Elementos do Grupo 1143 dizem que o deputado Rui Afonso, do Chega, lhes pediu que viajassem com ele até Lisboa para fazerem serviço de guarda-costas durante uma manifestação contra os imigrantes. Rui Afonso nega tudo.
O caso remonta a 29 de setembro de 2024, dia em que o Chega organizou uma manifestação nacional contra a imigração que, em Lisboa, juntou três mil pessoas.
À saída do Porto, imagens gravadas nesse dia mostram cinco autocarros alugados pelo Chega - a maior parte transportou elementos do movimento ultranacionalista. Dizem que foram à manifestação a convite do deputado Rui Afonso, com um objetivo bem definido.
“Pediu a nossa presença para assegurar e fazer de guarda-costas. Eu tenho provas disso, eu fui ao lado desse deputado mesmo para assegurar a segurança dessa pessoa”, conta André Silva, um dos elementos do Grupo 1143.
Num vídeo do interior do autocarro, o deputado do Chega Rui Afonso aparece ao lado de André Silva e a conversar com Gil Costa, líder do Grupo 1143 após a prisão de Mário Machado.

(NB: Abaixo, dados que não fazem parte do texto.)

Background: an optimization exercise with open tools, aiming at small area, a short achievable clock period and few clock cycles per item. Do not read the settings as production practice. Only simulation tests tie the RTL to the original design; equivalence was not proved. Power and IR drop assume default switching activity.

==> flow/design.v (outline; a module is shown in full before it is edited, if it fits) <==
// module crc_frame_decoder: 890 lines
// module crc_xor2: 3 lines
// module crc_xnor2: 3 lines
module crc_frame_decoder (
    input  wire         clk,
    input  wire         rst,
    input  wire         in_valid,
    output wire         in_ready,
    input  wire [159:0] in_frame,
    output wire         out_valid,
    output wire [1:0]   out_status,    
    output wire [31:0]  out_crc,       
    output wire [7:0]   out_model,     
    output wire [1:0]   out_alg,
    output wire [1:0]   out_filt,
    output wire [31:0]  out_x,
    output wire [31:0]  out_y,
    output wire [31:0]  out_z
);
  // ...
==> flow/flow/run.sh <==
#!/bin/bash
set -euo pipefail
bash standard.sh \
  "BUFFER_PORTS_ARGS=-buffer_cell sky130_fd_sc_hd__buf_1" \
  "CTS_ARGS=-sink_clustering_enable -repair_clock_nets -dont_use_dummy_load -buf_list sky130_fd_sc_hd__clkbuf_8" \
  finish > standard_make.log 2>&1
==> flow/standard.sh <==
#!/bin/bash
# synth_recipe.tcl (not shown) runs the flow's synth.tcl, then flattens the netlist and writes it again
# the make line also repeats each setting of config.mk as NAME=value (left out here)
make -C /OpenROAD-flow-scripts/flow DESIGN_CONFIG=/design/flow/config.mk WORK_HOME=/design/flow/orfs CLKGATE_MAP_FILE= SYNTH_SCRIPT=/design/flow/synth_recipe.tcl "${@:-finish}"
==> flow/config.mk <==
export PLATFORM = sky130hd
export DESIGN_NAME = crc_frame_decoder
export DESIGN_NICKNAME = crc_frame_decoder
export VERILOG_FILES = /design/flow/design.v
export SDC_FILE = /design/flow/constraint.sdc
export NUM_CORES = 4
export LEC_CHECK = 0
export CAP_MARGIN = 0
export CORE_MARGIN = 2
export CORE_UTILIZATION = 70
export GPL_ROUTABILITY_DRIVEN = 0
export SETUP_SLACK_MARGIN = 1.5
export SLEW_MARGIN = 0
export SYNTH_HIERARCHICAL = 1
export SYNTH_MINIMUM_KEEP_SIZE = 0
==> flow/constraint.sdc <==
create_clock -name core_clock -period 5.0 [get_ports {clk}]
set_input_delay 1.0000 -clock core_clock [delete_from_list [all_inputs] [get_ports {clk}]]
set_output_delay 1.0000 -clock core_clock [all_outputs]
set_load 0.01 [all_outputs]
==> results.sh, run 1 <==
export IMPL_fin_ws_ps=1460
export IMPL_arrival_ps=3910
export IMPL_rows=45
export IMPL_status="no timing/DRC/antenna violations"
export IMPL_power_switching_mw=3.37
export IMPL_hpwl_mm=33.4
export IMPL_n_all_buffers=324
export IMPL_synthArstFlopShare_pct=0
export IMPL_synth_most_common_cell="xor2_1"
export IMPL_crit_family="XOR/XNOR gates"
export IMPL_dominantRegCellSynth="dfxtp_1"
export IMPL_crit_required_ps=5380
export IMPL_ff_latch_area_sq_um=3480
export IMPL_hold_class="input port to flop"
export IMPL_synth_largest_area_cell="xor2_1"
export IMPL_hold_start="in_frame[0]"
export IMPL_die_height_microns=130
export IMPL_clkTransAtPathRegs_ps=80
export IMPL_die_area_sq_um=16800
export IMPL_worstMarginPinSlew_ps=1140
export IMPL_top_register="xyz_q"
export IMPL_slew_violations=0
export IMPL_crit_end="crc_q[18]$_DFF_P_"
export IMPL_critPathKind="input port to flop"
export IMPL_pg_clk_uw=724
export IMPL_peakVddDrop_mv=0.249
Testbench counts, summed over its fixed seeds: cycles 3,208, items 3,200.
==> inputs of run 2 (changes only) <==
--- a/flow/design.v
+++ b/flow/design.v
@@ -871,26 +871,50 @@
             8'd7:  begin alg = 2'd2; filt = 2'd1; end
             8'd8:  begin alg = 2'd2; filt = 2'd2; end
             8'd12: begin alg = 2'd3; filt = 2'd0; end
             8'd13: begin alg = 2'd3; filt = 2'd1; end
             8'd14: begin alg = 2'd3; filt = 2'd2; end
             default: begin alg = 2'd0; filt = 2'd0; end
         endcase
     end
-    wire ok = (crc_q == rx_q);
+    wire [31:0] eq;
+    wire [7:0]  eq_n;
+    wire [3:0]  eq_a;
+    wire        bad;
+    wire        st0;
+    genvar k;
+    generate
+        for (k = 0; k < 32; k = k + 1) begin : g_eq
+            crc_xnor2 u_eq (.a(crc_q[k]), .b(rx_q[k]), .y(eq[k]));
+        end
+        for (k = 0; k < 8; k = k + 1) begin : g_n
+            crc_nand4 u_n (.a(eq[4*k]), .b(eq[4*k+1]), .c(eq[4*k+2]), .d(eq[4*k+3]), .y(eq_n[k]));
+        end
+        for (k = 0; k < 4; k = k + 1) begin : g_a
+            crc_nor2 u_a (.a(eq_n[2*k]), .b(eq_n[2*k+1]), .y(eq_a[k]));
+        end
+    endgenerate
+    crc_nand4 u_bad (.a(eq_a[0]), .b(eq_a[1]), .c(eq_a[2]), .d(eq_a[3]), .y(bad));
+    crc_nor2  u_st0 (.a(bad), .b(drive_q), .y(st0));
     assign in_ready   = 1'b1;
     assign out_valid  = valid_q;
-    assign out_status = !ok ? 2'd2 : drive_q ? 2'd0 : 2'd1;
+    assign out_status = {bad, st0};
     assign out_crc    = crc_q;
     assign out_model  = model_q;
     assign out_alg    = alg;
     assign out_filt   = filt;
     assign out_x      = xyz_q[95:64];
     assign out_y      = xyz_q[63:32];
     assign out_z      = xyz_q[31:0];
 endmodule
 module crc_xor2 (input wire a, input wire b, output wire y);
     assign y = a ^ b;
 endmodule
 module crc_xnor2 (input wire a, input wire b, output wire y);
     assign y = ~(a ^ b);
 endmodule
+module crc_nand4 (input wire a, input wire b, input wire c, input wire d, output wire y);
+    assign y = ~(a & b & c & d);
+endmodule
+module crc_nor2 (input wire a, input wire b, output wire y);
+    assign y = ~(a | b);
+endmodule
--- a/flow/config.mk
+++ b/flow/config.mk
@@ -4,12 +4,12 @@
 export VERILOG_FILES = /design/flow/design.v
 export SDC_FILE = /design/flow/constraint.sdc
 export NUM_CORES = 4
 export LEC_CHECK = 0
 export CAP_MARGIN = 0
 export CORE_MARGIN = 2
 export CORE_UTILIZATION = 70
 export GPL_ROUTABILITY_DRIVEN = 0
-export SETUP_SLACK_MARGIN = 1.5
+export SETUP_SLACK_MARGIN = 1.7
 export SLEW_MARGIN = 0
 export SYNTH_HIERARCHICAL = 1
 export SYNTH_MINIMUM_KEEP_SIZE = 0
==> results.sh, run 2 <==
export IMPL_arrival_ps=3790
export IMPL_vias=9011
export IMPL_dpl_instance_area_sq_um=12500
export IMPL_layout_commonest_cell="xor2_1"
export IMPL_synth_top_area_share_pct=61.4
export IMPL_synth_largest_area_cell="xor2_1"
export IMPL_clock_sinks=174
export IMPL_antenna_cells=0
export IMPL_worstMarginPinSlew_ps=977
export IMPL_synth_area_leaders="xor2_1 61%, dfxtp_1 31%, xnor2_1 4.0%"
export IMPL_die_area_sq_um=16800
export IMPL_rsz0062_at_grt="yes"
export IMPL_drt_initial_drc_count=1159
export IMPL_postLayoutCellArea_sq_um=13000
export IMPL_synth_ff_latch_count=174
export IMPL_finalHoldViolCount=0
export IMPL_peakVddDrop_mv=0.293
export IMPL_die_height_microns=130
export IMPL_core_sq_um=15300
export IMPL_synth_nets=1220
export IMPL_finalWirelength_mm=40.6
export IMPL_slew_violations=0
export IMPL_route_detailed_drc=0
export IMPL_hpwl_mm=33.2
export IMPL_hold_class="input port to flop"
export IMPL_rows=45
export IMPL_slew_headroom_pct=34.7
export IMPL_initial_core_util_pct=72.3
export IMPL_critPathKind="input port to flop"
export IMPL_synthTopCellsByCount="776 x xor2_1, 174 x dfxtp_1, 51 x xnor2_1"
export IMPL_top_regs="xyz_q (96), crc_q (32), rx_q (32)"
export IMPL_grtUsageTotal_pct=47.1
export IMPL_ctsHoldBuffers=0
export IMPL_antenna_left=0
export IMPL_max_freq_ghz=0.294
export IMPL_pin_count=307
export IMPL_port_buffers=305
export IMPL_most_common_layout_cells="746 x xor2_1, 304 x buf_1, 174 x dfxtp_1"
export IMPL_h_tree_depth=4
export IMPL_die_w_microns=130
export IMPL_avgRoutedWirePerCell_microns=25.5
export IMPL_syn_avg_cell_area_sq_um=10.5
export IMPL_via_per_inst=5.66
export IMPL_area_growth_pct=17.7
export IMPL_final_layout_size_suffix_gt1_share_pct=4.56
export IMPL_maxCapViolCount=0
export IMPL_synthArstFlopShare_pct=0
export IMPL_top_register="xyz_q"
export IMPL_clock_root_buffer="clkbuf_8"
export IMPL_synth_cell_types=23
export IMPL_drt_pass1_iter_count=5
export IMPL_fin_crit_ps=3410
export IMPL_grt_pass1_vias=8772
export IMPL_largest_reg_flops=96
export IMPL_endpoint_kind="flop"
export IMPL_fin_setup_tns_ps=0
export IMPL_clkTransAtPathRegs_ps=80
export IMPL_cts_buffer_depth=2
export IMPL_synth_most_common_cell="xor2_1"
export IMPL_crit_required_ps=5390
export IMPL_status="no timing/DRC/antenna violations"
export IMPL_fin_util_pct=85.1
export IMPL_dominantRegCellSynth="dfxtp_1"
export IMPL_p_per_area_nw_per_um2=541
export IMPL_cts_tree="done"
export IMPL_synth_edf_count=0
export IMPL_startpoint_type="input port"
export IMPL_ys_warn_count=7
export IMPL_grt_overflow=0
export IMPL_syn_inst=1052
export IMPL_setup_violations=0
export IMPL_fin_crit_sh_pct=68.1
export IMPL_p_leak_nw=5.60
export IMPL_ys_seq_area_share_pct=31.4
export IMPL_numCtsBuffers=17
export IMPL_cp_max_fo=4
export IMPL_syn_area_sq_um=11100
export IMPL_final_nets=1551
export IMPL_grt_max_degree=17
export IMPL_antenna_found_initial=0
export IMPL_grt_pass1_wl_mm=54.7
==> run 2: repair_timing <==
item,4_1_cts,5_1_grt
pin swaps,0,0
resized for setup,12,22
setup buffers,0,0
endpoints found under the setup margin,16,19
==> run 2: cell type report <==
class,count,area [sq um]
multi-input combinational,872,7820
timing repair buffer,316,1230
tap,211,264
sequential,174,3480
inverter,2,7.51
fill,929,2280
clock buffer,17,234
==> run 2: per-stage QoR <==
stage | hold WS, ps | cells | setup WS (ps) | power, mW
floorplan | 1030 | 1052 | 2040 | 4.89
global placement | 1090 | 1575 | 842 | 6.00
detailed placement | 1090 | 1575 | 847 | 6.09
CTS | 606 | 1592 | 1650 | 6.82
global route | 591 | 1592 | 1650 | 7.31
finish | 620 | 1592 | 1590 | 7.05
==> run 2: path summary, 6_finish.rpt <==
check	startpoint	end	cells after the start
setup / recovery	in_frame[134]	crc_q[15]$_DFF_P_	8
hold / removal	in_frame[23]	rx_q[23]$_DFF_P_	1
==> run 2: where the power goes <==
group          leakage [nW]  total (mW)  internal [mW]  switching, mW
sequential             1.47        1.79           1.67          0.126
clock                 0.122       0.727          0.300          0.427
combinational          4.01        4.53           1.71           2.82
total                  5.60        7.05           3.68           3.37
==> run 2: worst max-delay path, stage by stage <==
cell and delay [ps]:
buf_1 370, xor2_1 590, xor2_2 360, xor2_2 380
xor2_1 480, xor2_1 220, xor2_1 190, xor2_1 190
==> run 2: modules after synthesis, one instance, submodules excluded <==
module             area (sq um)  cells inside
crc_frame_decoder          3760           211
crc_xnor2                  8.76             1
crc_xor2                   8.76             1
crc_nand4                  6.26             1
crc_nor2                   3.75             1
==> run 2: kinds of logic (layout without fill, tap and decap cells) <==
logic type / after synthesis / in the layout / share of synthesized area [%]
fa+ha+maj: 5 / 5 / 0.565
buf+inv: 6 / 335 / 0.339
simple gates: 31 / 31 / 1.74
compound gates: 7 / 7 / 0.407
mux: 1 / 1 / 0.0904
other cells: 1 / 1 / 0.0339
flops: 174 / 174 / 31.4
xor+xnor: 827 / 827 / 65.4
==> run 2: layer usage <==
metal / wire [microns] / part of all wire (%) / global-route usage [%]
met1: 14000 / 34 / 54.3
met2: 17600 / 43 / 72.6
met3: 5290 / 13 / 17.2
met4: 3720 / 9.2 / 33.1
met5: 0 / 0 / 0
Testbench counts of run 2, summed over its fixed seeds: cycles 3,208, items 3,200.
==> inputs of run 3 (changes only) <==
--- a/flow/config.mk
+++ b/flow/config.mk
@@ -7,7 +7,7 @@
 export LEC_CHECK = 0
 export CAP_MARGIN = 0
 export CORE_MARGIN = 2
-export CORE_UTILIZATION = 70
+export CORE_UTILIZATION = 60
 export GPL_ROUTABILITY_DRIVEN = 0
 export SETUP_SLACK_MARGIN = 1.7
 export SLEW_MARGIN = 0
==> results.sh, run 3 <==
export IMPL_core_sq_um=18000
export IMPL_synth_largest_area_cell="xor2_1"
export IMPL_pwr_share_comb_pct=63.7
export IMPL_drt_initial_drc_count=856
export IMPL_finalHoldViolCount=0
export IMPL_maxCapViolCount=0
export IMPL_synth_most_common_cell="xor2_1"
export IMPL_numCtsBuffers=17
export IMPL_vias=8495
export IMPL_clockPowerShare_pct=10.5
export IMPL_switching_share_pct=47.0
export IMPL_p_per_area_nw_per_um2=534
export IMPL_pwr_share_seq_pct=25.8
export IMPL_hpwl_mm=33.5
export IMPL_synth_cell_types=23
export IMPL_area_growth_pct=17.5
export IMPL_worstMarginPinSlew_ps=767
export IMPL_antenna_found_initial=0
export IMPL_final_nets=1558
export IMPL_rsz0062_at_grt="no"
export IMPL_dpl_worst_slack_ps=996
export IMPL_peakVddDrop_mv=0.417
export IMPL_endpoint_kind="flop"
export IMPL_via_per_inst=5.25
export IMPL_fin_util_pct=72.2
export IMPL_post_cts_buffers=0
export IMPL_p_int_mw=3.68
export IMPL_synthTopCellsByCount="776 x xor2_1, 174 x dfxtp_1, 51 x xnor2_1"
export IMPL_grtUsageTotal_pct=39.0
export IMPL_max_freq_ghz=0.301
export IMPL_fin_setup_tns_ps=0
export IMPL_hold_class="input port to flop"
export IMPL_layout_commonest_cell="xor2_1"
export IMPL_route_detailed_drc=0
export IMPL_clkTransAtPathRegs_ps=90
export IMPL_synth_ff_latch_count=174
export IMPL_totalPowerFinal_mw=6.95
export IMPL_rows=49
export IMPL_synth_edf_count=0
export IMPL_port_buffers=305
export IMPL_antenna_cells=0
export IMPL_top_regs="xyz_q (96), crc_q (32), rx_q (32)"
export IMPL_h_tree_depth=4
export IMPL_ctsHoldBuffers=0
export IMPL_synthArstFlopShare_pct=0
export IMPL_cts_tree="done"
export IMPL_grt_max_degree=17
export IMPL_synth_area_leaders="xor2_1 61%, dfxtp_1 31%, xnor2_1 4.0%"
export IMPL_pin_count=307
export IMPL_fillers=1473
export IMPL_ys_warn_count=7
export IMPL_avgRoutedWirePerCell_microns=24.0
export IMPL_clock_sinks=174
export IMPL_final_cells=1617
export IMPL_fin_crit_sh_pct=66.4
export IMPL_synth_top_area_share_pct=61.4
export IMPL_finalWirelength_mm=38.8
export IMPL_synth_nets=1220
export IMPL_placed_cells=1600
export IMPL_p_leak_nw=5.62
export IMPL_grt_pass1_wl_mm=54.2
export IMPL_die_height_microns=140
export IMPL_syn_avg_cell_area_sq_um=10.5
export IMPL_multi_input_area_sq_um=7730
export IMPL_clock_root_buffer="clkbuf_8"
export IMPL_syn_area_sq_um=11100
export IMPL_power_switching_mw=3.27
export IMPL_die_area_sq_um=19600
export IMPL_arrival_ps=3650
export IMPL_dominantRegCellSynth="dfxtp_1"
export IMPL_grt_pass1_vias=8491
export IMPL_most_common_layout_cells="756 x xor2_1, 305 x buf_1, 174 x dfxtp_1"
export IMPL_fin_ws_ps=1680
export IMPL_initial_core_util_pct=61.5
export IMPL_antenna_left=0
export IMPL_die_w_microns=140
export IMPL_setup_violations=0
export IMPL_fin_crit_ps=3320
export IMPL_syn_inst=1052
export IMPL_slew_violations=0
export IMPL_largest_reg_flops=96
export IMPL_status="no timing/DRC/antenna violations"
export IMPL_ys_seq_area_share_pct=31.4
export IMPL_slew_headroom_pct=48.7
export IMPL_final_layout_size_suffix_gt1_share_pct=4.25
export IMPL_grt_overflow=0
export IMPL_top_register="xyz_q"
export IMPL_ctsResizeCount=8
export IMPL_ff_latch_area_sq_um=3480
export IMPL_cp_max_fo=4
export IMPL_cts_buffer_depth=2
export IMPL_critPathKind="input port to flop"
export IMPL_crit_required_ps=5330
export IMPL_startpoint_type="input port"
export IMPL_drt_pass1_iter_count=5
[run 3: cell counts after synthesis]
No cell type changed its count.
[run 3: area by class of cell]
type | instances | share of cell area, %
well taps | 229 | 2.20
clock buffers | 17 | 1.80
flip-flops and latches | 174 | 26.8
multi-input cells | 872 | 59.4
repair buffers | 323 | 9.83
inverters | 2 | 0.0577
[run 3: through the flow]
stage | hold slack, ps | instance area, sq um
after detailed placement | 1090 | 12600
final | 623 | 13000
after global placement | 1090 | 12600
after global routing | 584 | 13000
after CTS | 603 | 12900
after floorplan | 1030 | 11100
[run 3: critical path: stages]
cell and delay [ps]:
buf_1 440, xor2_2 480, xor2_1 380, xor2_1 470, xor2_1 280, xor2_1 270, xor2_1 220, xnor2_1 90
[run 3: worst paths after layout]
path	from	to	slack, ps	cells after the start
setup / recovery	in_frame[155]	crc_q[6]$_DFF_P_	1680	8
hold / removal	in_frame[22]	rx_q[22]$_DFF_P_	620	1
[run 3: kinds of logic after synthesis]
group / share of synthesized area [%]
compound gates: 0.407
xor+xnor: 65.4
fa+ha+maj: 0.565
buf+inv: 0.339
flops: 31.4
mux: 0.0904
other cells: 0.0339
simple gates: 1.74
[run 3: layer usage]
| metal | global-route usage (%) | routed length, microns |
|---|---|---|
| met1 | 48.7 | 15100 |
| met2 | 59.9 | 16900 |
| met3 | 10.4 | 3830 |
| met4 | 24.6 | 2900 |
| met5 | 0 | 0 |
[run 3: power groups by stage]
stage               Sequential (mW)  Clock (mW)  Combinational, mW
CTS                            1.80       0.748               4.30
finish                         1.80       0.730               4.43
floorplan                      1.89           0               2.99
global route                   1.82       0.801               4.68
detailed placement             1.83           0               4.28
global placement               1.83           0               4.24
[run 3: Yosys stat by module, one instance, submodules excluded]
module | cells | flops+latches
crc_xnor2 | 1 | 0
crc_xor2 | 1 | 0
crc_nor2 | 1 | 0
crc_frame_decoder | 211 | 174
crc_nand4 | 1 | 0
==> inputs of run 4 (changes only) <==
--- a/flow/config.mk
+++ b/flow/config.mk
@@ -9,7 +9,7 @@
 export CORE_MARGIN = 2
 export CORE_UTILIZATION = 60
 export GPL_ROUTABILITY_DRIVEN = 0
-export SETUP_SLACK_MARGIN = 1.7
+export SETUP_SLACK_MARGIN = 1.85
 export SLEW_MARGIN = 0
 export SYNTH_HIERARCHICAL = 1
 export SYNTH_MINIMUM_KEEP_SIZE = 0
==> results.sh, run 4 <==
export IMPL_avgRoutedWirePerCell_microns=24.0
export IMPL_clkTransAtPathRegs_ps=90
export IMPL_grt_overflow=0
export IMPL_wl_met2_mm=16.9
export IMPL_critPathKind="input port to flop"
export IMPL_hpwl_mm=33.5
export IMPL_die_area_sq_um=19600
export IMPL_startpoint_type="input port"
export IMPL_maxCapViolCount=0
export IMPL_p_leak_nw=5.67
export IMPL_fin_setup_tns_ps=0
export IMPL_m1WireLength_mm=14.9
export IMPL_die_height_microns=140
export IMPL_synthArstFlopShare_pct=0
export IMPL_syn_inst=1052
export IMPL_cts_buffer_depth=2
export IMPL_h_tree_depth=4
export IMPL_fin_crit_ps=3160
export IMPL_layout_commonest_cell="xor2_1"
export IMPL_setup_violations=0
export IMPL_antenna_left=0
export IMPL_postLayoutCellArea_sq_um=13200
export IMPL_arrival_ps=3520
export IMPL_drt_initial_drc_count=727
export IMPL_peakVddDrop_mv=0.419
export IMPL_rsz0062_at_grt="yes"
export IMPL_synth_edf_count=0
export IMPL_initial_core_util_pct=61.5
export IMPL_grtUsageTotal_pct=39.2
export IMPL_dominantRegCellSynth="dfxtp_1"
export IMPL_synth_most_common_cell="xor2_1"
export IMPL_grt_pass1_wl_mm=54.4
export IMPL_largest_reg_flops=96
export IMPL_final_layout_size_suffix_gt1_share_pct=6.19
export IMPL_antenna_found_initial=0
export IMPL_finalHoldViolCount=0
export IMPL_p_per_area_nw_per_um2=527
export IMPL_synth_area_leaders="xor2_1 61%, dfxtp_1 31%, xnor2_1 4.0%"
export IMPL_top_regs="xyz_q (96), crc_q (32), rx_q (32)"
export IMPL_synth_nets=1220
export IMPL_endpoint_kind="flop"
export IMPL_slew_violations=0
export IMPL_worstMarginPinSlew_ps=715
export IMPL_dpl_instance_area_sq_um=12600
export IMPL_most_common_layout_cells="733 x xor2_1, 303 x buf_1, 174 x dfxtp_1"
export IMPL_rows=49
export IMPL_route_detailed_drc=0
export IMPL_top_register="xyz_q"
export IMPL_cts_tree="done"
export IMPL_synth_cell_types=23
export IMPL_synthTopCellsByCount="776 x xor2_1, 174 x dfxtp_1, 51 x xnor2_1"
export IMPL_crit_required_ps=5360
export IMPL_syn_area_sq_um=11100
export IMPL_numCtsBuffers=17
export IMPL_dr_wl_met3_mm=3.92
export IMPL_die_w_microns=140
export IMPL_synth_ff_latch_count=174
export IMPL_top_layer="met4"
export IMPL_status="no timing/DRC/antenna violations"
export IMPL_ctsHoldBuffers=0
export IMPL_cp_max_fo=4
export IMPL_clock_sinks=174
export IMPL_pin_count=307
export IMPL_totalPowerFinal_mw=6.98
export IMPL_max_freq_ghz=0.316
export IMPL_grt_max_degree=17
export IMPL_grt_pass1_vias=8533
export IMPL_area_growth_pct=19.6
export IMPL_synth_largest_area_cell="xor2_1"
export IMPL_antenna_cells=0
export IMPL_clock_root_buffer="clkbuf_8"
export IMPL_port_buffers=305
export IMPL_slew_headroom_pct=52.1
export IMPL_ys_warn_count=7
export IMPL_via_per_inst=5.23
export IMPL_vias=8472
export IMPL_ys_seq_area_share_pct=31.4
export IMPL_fin_crit_sh_pct=63.3
export IMPL_hold_class="input port to flop"
export IMPL_drt_pass1_iter_count=5
export IMPL_synth_top_area_share_pct=61.4
export IMPL_syn_avg_cell_area_sq_um=10.5
export IMPL_final_nets=1560
export IMPL_core_sq_um=18000
export IMPL_finalWirelength_mm=38.9
run 4: cell types whose count changed in the layout (fill, tap and decap cells not counted):
cell	before	now
buf_2	0	1
xor2_4	2	5
xor2_2	18	38
xor2_1	756	733
clkbuf_2	0	1
buf_1	305	303
buf_4	18	20
run 4: logic make-up (layout without fill, tap and decap cells):
group	count (synthesis)	in the layout	synth area share (%)
compound gates	7	7	0.407
xor+xnor	827	827	65.4
fa+ha+maj	5	5	0.565
buf+inv	6	344	0.339
flops	174	174	31.4
mux	1	1	0.0904
other cells	1	1	0.0339
simple gates	31	31	1.74
run 4: timing repair:
action,4_1_cts,5_1_grt
resized for setup,23,27
pin swaps,0,1
setup buffers,0,2
endpoints found under the hold margin,0,0
endpoints found under the setup margin,25,21
run 4: critical path: stages:
cell    delay, ps
buf_1         400
xor2_2        350
xor2_2        430
xor2_4        330
xor2_2        360
xor2_1        240
xor2_1        210
xor2_1        190
run 4: power breakdown:
part           total (mW)  internal, mW  leakage, nW  switching [mW]
sequential           1.80          1.67         1.47           0.129
combinational        4.45          1.73         4.08            2.72
clock               0.731         0.300        0.122           0.430
run 4: per-layer routing:
layer	GRT usage [%]	vias to the layer above
li1	-	3844
met1	48.8	3880
met2	59.8	588
met3	10.3	160
met4	25.9	0
met5	0	-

“Quando chegámos a Lisboa, saiu do autocarro e foi encaminhado por nós, fizemos uma caixa [de segurança] até ele chegar até chegar junto do resto dos deputados”, acrescenta Gil Costa.
“No final ligou para nós e fomos buscá-lo.”
À SIC, Rui Afonso diz que é mentira, que nunca convidou nenhum grupo para ir à manifestação e que não tinha conhecimento de que eram do Grupo 1143, porque não estavam identificados.
Rui Afonso diz que só se apercebeu que estava a viajar com o Grupo 1143 quando o grupo começou a entoar cânticos, durante a viagem, e diz mesmo que "se soubesse, não teria entrado no mesmo autocarro".
Ao que a SIC apurou, o verniz estalou quando o partido apertou o cerco e o Grupo 1143 deixou de ser bem-vindo.
Rui Afonso terá avisado outro dirigente do Chega, que se preparava para ir até ao Algarve com o grupo neonazi, que podia vir a ser expulso do partido. A mensagem terá ido parar às mãos do grupo.
Na semana passada, a PJ deteve 37 pessoas do Grupo 1143 por suspeitar que estavam a planear ações contra imigrantes em Portugal. Cinco ficaram em prisão preventiva.